Assisted Estimation of Synthetic Accessibility
The program uses the technology of expert systems to mimic methods
used by an experienced synthetic chemist to estimate the ease of synthesis
of a particular compound. Potential starting materials are selected from
databases of available compounds and the structural features that make a compound
difficult to synthesize are identified. The combination of these two types
of information provides a realistic estimate of the likely ease of synthesis.

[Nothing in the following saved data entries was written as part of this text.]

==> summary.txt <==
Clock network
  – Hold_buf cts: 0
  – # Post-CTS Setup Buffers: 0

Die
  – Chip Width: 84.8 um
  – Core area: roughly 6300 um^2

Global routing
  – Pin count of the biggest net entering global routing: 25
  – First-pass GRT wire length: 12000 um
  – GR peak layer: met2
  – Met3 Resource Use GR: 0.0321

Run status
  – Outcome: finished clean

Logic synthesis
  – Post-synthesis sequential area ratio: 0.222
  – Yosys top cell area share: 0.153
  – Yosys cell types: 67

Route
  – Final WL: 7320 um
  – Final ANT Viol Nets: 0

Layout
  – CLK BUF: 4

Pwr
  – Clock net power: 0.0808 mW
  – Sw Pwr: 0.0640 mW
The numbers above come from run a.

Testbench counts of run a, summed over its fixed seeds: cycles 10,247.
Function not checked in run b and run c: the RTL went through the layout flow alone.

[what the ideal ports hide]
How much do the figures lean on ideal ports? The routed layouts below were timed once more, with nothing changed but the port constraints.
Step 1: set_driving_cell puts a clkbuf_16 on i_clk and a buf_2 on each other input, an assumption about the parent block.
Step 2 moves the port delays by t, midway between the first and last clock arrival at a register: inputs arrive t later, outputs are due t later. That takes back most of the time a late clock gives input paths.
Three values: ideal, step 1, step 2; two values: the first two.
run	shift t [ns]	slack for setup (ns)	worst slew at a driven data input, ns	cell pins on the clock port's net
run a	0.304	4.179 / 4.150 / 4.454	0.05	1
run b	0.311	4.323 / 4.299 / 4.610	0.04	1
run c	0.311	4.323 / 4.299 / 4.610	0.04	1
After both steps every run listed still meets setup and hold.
Source: an optimization exercise on an open RTL-to-GDS flow (aim: small area, a short achievable clock period and few clock cycles per item). Production flows keep margins and buffers that such runs may drop. Function was checked by simulation only, so behaviour that the tests miss may differ from the original.

===== design/flow/design.v =====
package rsti_pkg;
    localparam int MAX_DIGITS = 16;
    localparam int IDX_W      = 4;
    localparam int CNT_W      = 5;
    localparam int VAL_W      = 64;
    localparam int LO_W       = 32;
    localparam int Q_DEPTH    = 2;
    localparam int Q_PTR_W    = 1;
    localparam int Q_CNT_W    = 2;
    localparam logic [7:0] CH_MINUS = 8'h2D;
    localparam logic [7:0] CH_PLUS  = 8'h2B;
    localparam logic [7:0] CH_SPACE = 8'h20;
    localparam logic [7:0] CH_LF    = 8'h0A;
    localparam logic [7:0] CH_TAB   = 8'h09;
    localparam logic [7:0] CH_CR    = 8'h0D;
    localparam logic [7:0] CH_VT    = 8'h0B;
    localparam logic [7:0] CH_FF    = 8'h0C;
    localparam logic [7:0] CH_NUL   = 8'h00;
    localparam logic [1:0] REG_RADIX       = 2'd0;
    localparam logic [1:0] REG_DIGIT_COUNT = 2'd1;
    localparam logic [1:0] REG_DIGITS_LOW  = 2'd2;
    localparam logic [1:0] REG_DIGITS_HIGH = 2'd3;
    localparam logic [4:0]  RST_RADIX       = 5'd10;
    localparam logic [4:0]  RST_DIGIT_COUNT = 5'd10;
    localparam logic [63:0] RST_DIGITS_LOW  = 64'h3736_3534_3332_3130;
    localparam logic [63:0] RST_DIGITS_HIGH = 64'h0000_0000_0000_3938;
    typedef enum logic [1:0] {
        PH_WS   = 2'd0,
        PH_SIGN = 2'd1,
        PH_DIG  = 2'd2,
        PH_DONE = 2'd3
    } t_phase;
    typedef struct packed {
        logic             first;
        logic             space;
        logic             minus;
        logic             plus;
        logic             hit;
        logic [3:0]       idx;
    } t_tok;
    function automatic logic [7:0] booth(input logic [4:0] r);
        logic one0, two0, neg0, one1, two1, neg1, one2, two2;
        one0 = r[0];
        two0 = r[1] && !r[0];
        neg0 = r[1];
        one1 = r[1] ^ r[2];
        two1 = (r[3:1] == 3'b011) || (r[3:1] == 3'b100);
        neg1 = r[3] && !(r[2] && r[1]);
        one2 = r[3] ^ r[4];
        two2 = r[3] && r[4];
        booth = {two2, one2, neg1, two1, one1, neg0, two0, one0};
    endfunction
endpackage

The program comprises a set of modules which estimate synthetic accessibility
using a knowledge based approach.
New techniques have been developed which permit rapid searches for potential
starting materials within databases of available compounds (such as the Fine
Chemicals Directory or in-house databases). Potential synthetic routes are
established between all compounds in these databases and the target structures.

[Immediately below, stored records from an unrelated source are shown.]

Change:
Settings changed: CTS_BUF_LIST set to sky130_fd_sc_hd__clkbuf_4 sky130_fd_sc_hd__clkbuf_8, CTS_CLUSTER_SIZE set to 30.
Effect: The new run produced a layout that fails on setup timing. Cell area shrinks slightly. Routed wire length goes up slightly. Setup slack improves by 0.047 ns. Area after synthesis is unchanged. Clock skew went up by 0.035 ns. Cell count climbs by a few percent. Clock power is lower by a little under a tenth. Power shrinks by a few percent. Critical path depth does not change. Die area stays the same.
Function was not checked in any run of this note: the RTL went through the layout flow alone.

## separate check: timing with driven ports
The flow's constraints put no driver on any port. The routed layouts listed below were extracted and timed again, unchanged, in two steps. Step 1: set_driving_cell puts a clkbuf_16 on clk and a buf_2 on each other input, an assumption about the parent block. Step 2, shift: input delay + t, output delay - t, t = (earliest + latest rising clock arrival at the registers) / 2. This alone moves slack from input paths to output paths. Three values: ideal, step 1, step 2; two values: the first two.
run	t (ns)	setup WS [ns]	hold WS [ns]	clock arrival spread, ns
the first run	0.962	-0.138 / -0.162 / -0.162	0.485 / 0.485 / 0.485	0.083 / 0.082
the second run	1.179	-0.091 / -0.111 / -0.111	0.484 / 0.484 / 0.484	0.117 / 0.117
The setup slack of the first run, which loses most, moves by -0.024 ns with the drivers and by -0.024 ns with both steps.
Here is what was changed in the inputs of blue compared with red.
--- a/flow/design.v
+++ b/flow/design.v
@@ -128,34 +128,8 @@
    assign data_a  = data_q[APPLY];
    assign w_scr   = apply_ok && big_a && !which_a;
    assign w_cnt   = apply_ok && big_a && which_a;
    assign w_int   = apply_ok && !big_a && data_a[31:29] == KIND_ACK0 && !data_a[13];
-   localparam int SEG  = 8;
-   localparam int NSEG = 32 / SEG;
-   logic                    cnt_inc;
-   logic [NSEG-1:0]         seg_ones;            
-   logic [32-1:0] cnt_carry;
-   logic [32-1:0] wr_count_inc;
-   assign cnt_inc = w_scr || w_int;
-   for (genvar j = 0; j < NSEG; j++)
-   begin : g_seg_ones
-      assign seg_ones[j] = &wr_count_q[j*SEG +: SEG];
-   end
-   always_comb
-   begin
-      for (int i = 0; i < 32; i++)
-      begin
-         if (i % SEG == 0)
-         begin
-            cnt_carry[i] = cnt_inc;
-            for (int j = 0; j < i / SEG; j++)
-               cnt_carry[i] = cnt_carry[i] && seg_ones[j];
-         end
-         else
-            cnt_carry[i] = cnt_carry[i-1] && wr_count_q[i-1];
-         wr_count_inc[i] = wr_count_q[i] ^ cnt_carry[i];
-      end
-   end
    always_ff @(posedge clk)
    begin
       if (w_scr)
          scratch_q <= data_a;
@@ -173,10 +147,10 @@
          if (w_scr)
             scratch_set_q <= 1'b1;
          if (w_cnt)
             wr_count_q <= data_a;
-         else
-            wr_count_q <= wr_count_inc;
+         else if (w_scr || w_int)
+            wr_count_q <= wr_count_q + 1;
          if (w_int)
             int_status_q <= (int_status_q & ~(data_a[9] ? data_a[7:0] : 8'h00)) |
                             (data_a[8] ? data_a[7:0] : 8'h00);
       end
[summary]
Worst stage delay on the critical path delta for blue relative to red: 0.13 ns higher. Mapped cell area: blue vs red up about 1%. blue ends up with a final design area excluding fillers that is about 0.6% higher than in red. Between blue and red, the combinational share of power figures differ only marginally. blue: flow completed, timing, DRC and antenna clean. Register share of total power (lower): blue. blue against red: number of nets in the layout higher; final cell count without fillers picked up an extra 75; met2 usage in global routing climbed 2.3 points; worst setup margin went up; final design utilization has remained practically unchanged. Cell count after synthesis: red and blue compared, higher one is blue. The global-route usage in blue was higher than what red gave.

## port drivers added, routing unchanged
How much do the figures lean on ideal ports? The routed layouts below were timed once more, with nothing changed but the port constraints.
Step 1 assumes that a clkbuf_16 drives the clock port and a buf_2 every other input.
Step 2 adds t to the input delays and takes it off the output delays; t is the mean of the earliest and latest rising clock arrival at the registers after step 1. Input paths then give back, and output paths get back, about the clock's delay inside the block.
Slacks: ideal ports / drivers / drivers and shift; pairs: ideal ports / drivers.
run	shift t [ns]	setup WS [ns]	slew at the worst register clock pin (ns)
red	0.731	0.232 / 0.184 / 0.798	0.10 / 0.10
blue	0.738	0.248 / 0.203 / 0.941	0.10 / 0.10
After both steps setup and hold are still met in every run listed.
This is an optimization exercise on Yosys and OpenROAD, whose aim is small area, a short achievable clock period and few clock cycles per item, not a production implementation.
In this exercise RTL edits were held to simulation tests only and were not proved equivalent to the original.
Power is estimated from default activity; no workload was simulated.

==> inputs of job 7635 <==
==> flow/design.v <==
package pps_pkg;
    localparam logic OP_LOAD = 1'b0;
    localparam logic OP_TICK = 1'b1;
    localparam logic [31:0] SAT32 = 32'hFFFF_FFFF;
    function automatic logic [32:0] add32(input logic [31:0] a, input logic [31:0] b,
                                          input logic cin);
        logic [31:0] g, p, gn, pn, t;
        t  = a ^ b;
        g  = a & b;
        p  = t;
        g[0] = g[0] | (t[0] & cin);
        for (int d = 1; d < 32; d = d * 2) begin
            gn = g;
            pn = p;
            for (int i = d; i < 32; i++) begin
                gn[i] = g[i] | (p[i] & g[i-d]);
                pn[i] = p[i] & p[i-d];
            end
            g = gn;
            p = pn;
        end
        add32[0] = t[0] ^ cin;
        for (int i = 1; i < 32; i++) add32[i] = t[i] ^ g[i-1];
        add32[32] = g[31];
    endfunction
    function automatic logic [31:0] sat_add(input logic [31:0] a, input logic [31:0] b);
        logic [32:0] s;
        s = add32(a, b, 1'b0);
        sat_add = s[31:0] | {32{s[32]}};
    endfunction
    function automatic logic ge_u8(input logic [7:0] a, input logic [7:0] b);
        logic r;
        r = 1'b1;
        for (int i = 0; i < 8; i++) r = (a[i] & ~b[i]) | (~(a[i] ^ b[i]) & r);
        ge_u8 = r;
    endfunction
    function automatic logic gt_u8(input logic [7:0] a, input logic [7:0] b);
        logic r;
        r = 1'b0;
        for (int i = 0; i < 8; i++) r = (a[i] & ~b[i]) | (~(a[i] ^ b[i]) & r);
        gt_u8 = r;
    endfunction
    function automatic logic ge_u16(input logic [15:0] a, input logic [15:0] b);
        logic r;
        r = 1'b1;
        for (int i = 0; i < 16; i++) r = (a[i] & ~b[i]) | (~(a[i] ^ b[i]) & r);
        ge_u16 = r;
    endfunction
endpackage
module pps_task_mem (
    input  logic        i_clk,
    input  logic        i_we_load,
    input  logic        i_we_cnt,
    input  logic [15:0] i_arrival,
    input  logic [7:0]  i_prio,
    input  logic [15:0] i_rem,
    input  logic [16:0] i_d,
    output logic [15:0] o_arrival,
    output logic [7:0]  o_prio,
    output logic [15:0] o_rem,
    output logic [16:0] o_d
);
    always_ff @(posedge i_clk) begin
        if (i_we_load) begin
            o_arrival <= i_arrival;
            o_prio    <= i_prio;
        end
        if (i_we_cnt) begin
            o_rem <= i_rem;
            o_d   <= i_d;
        end
    end
endmodule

The length and quality of each route is assessed and the best are selected.
A series of efficient measures have been implemented to ensure the search
is fast. The user is provided with structures of the potential starting
materials along with information concerning the quality of the synthetic
routes from individual starting materials.
The presence of complexity-enhancing structural features (such as chiral
centres or complex topological features) is detected in each target molecule.
These features are used to assess the ease of synthesis of a compound. Only
features that are not contained within the selected starting materials are
considered to contribute towards the synthetic difficulty of the compound.
Recent developments in expert systems, Causal Networks, are used to combine
the information from a variety of sources and calculate an index of synthetic
The program uses two sources of information, that could be customized
to provide estimations specific to the chemistry employed in the company:
a database of available starting materials and
a reaction knowledge-base.
The database of available starting materials is customizable with a converter
program provided in the CAESA package. This converter takes custom databases
in MDL molfile format and converts them off-line into an internal CAESA format.
Extension of the reaction knowledge-base is a more manual process. There are
about 180 basic reactions supplied with the program. The reactions are described
in a pattern language called: PATRAN, which is an ASCII (human
readable) pattern language designed specifically for reactions. It
is similar to the SMILES notation, but extended to handle reactions not only
individual molecules. PATRAN also allows usage of generic atomtypes. The
reaction knowledge base of CAESA is extendible by the user to include additional
reactions specific to the chemistry applied in the company.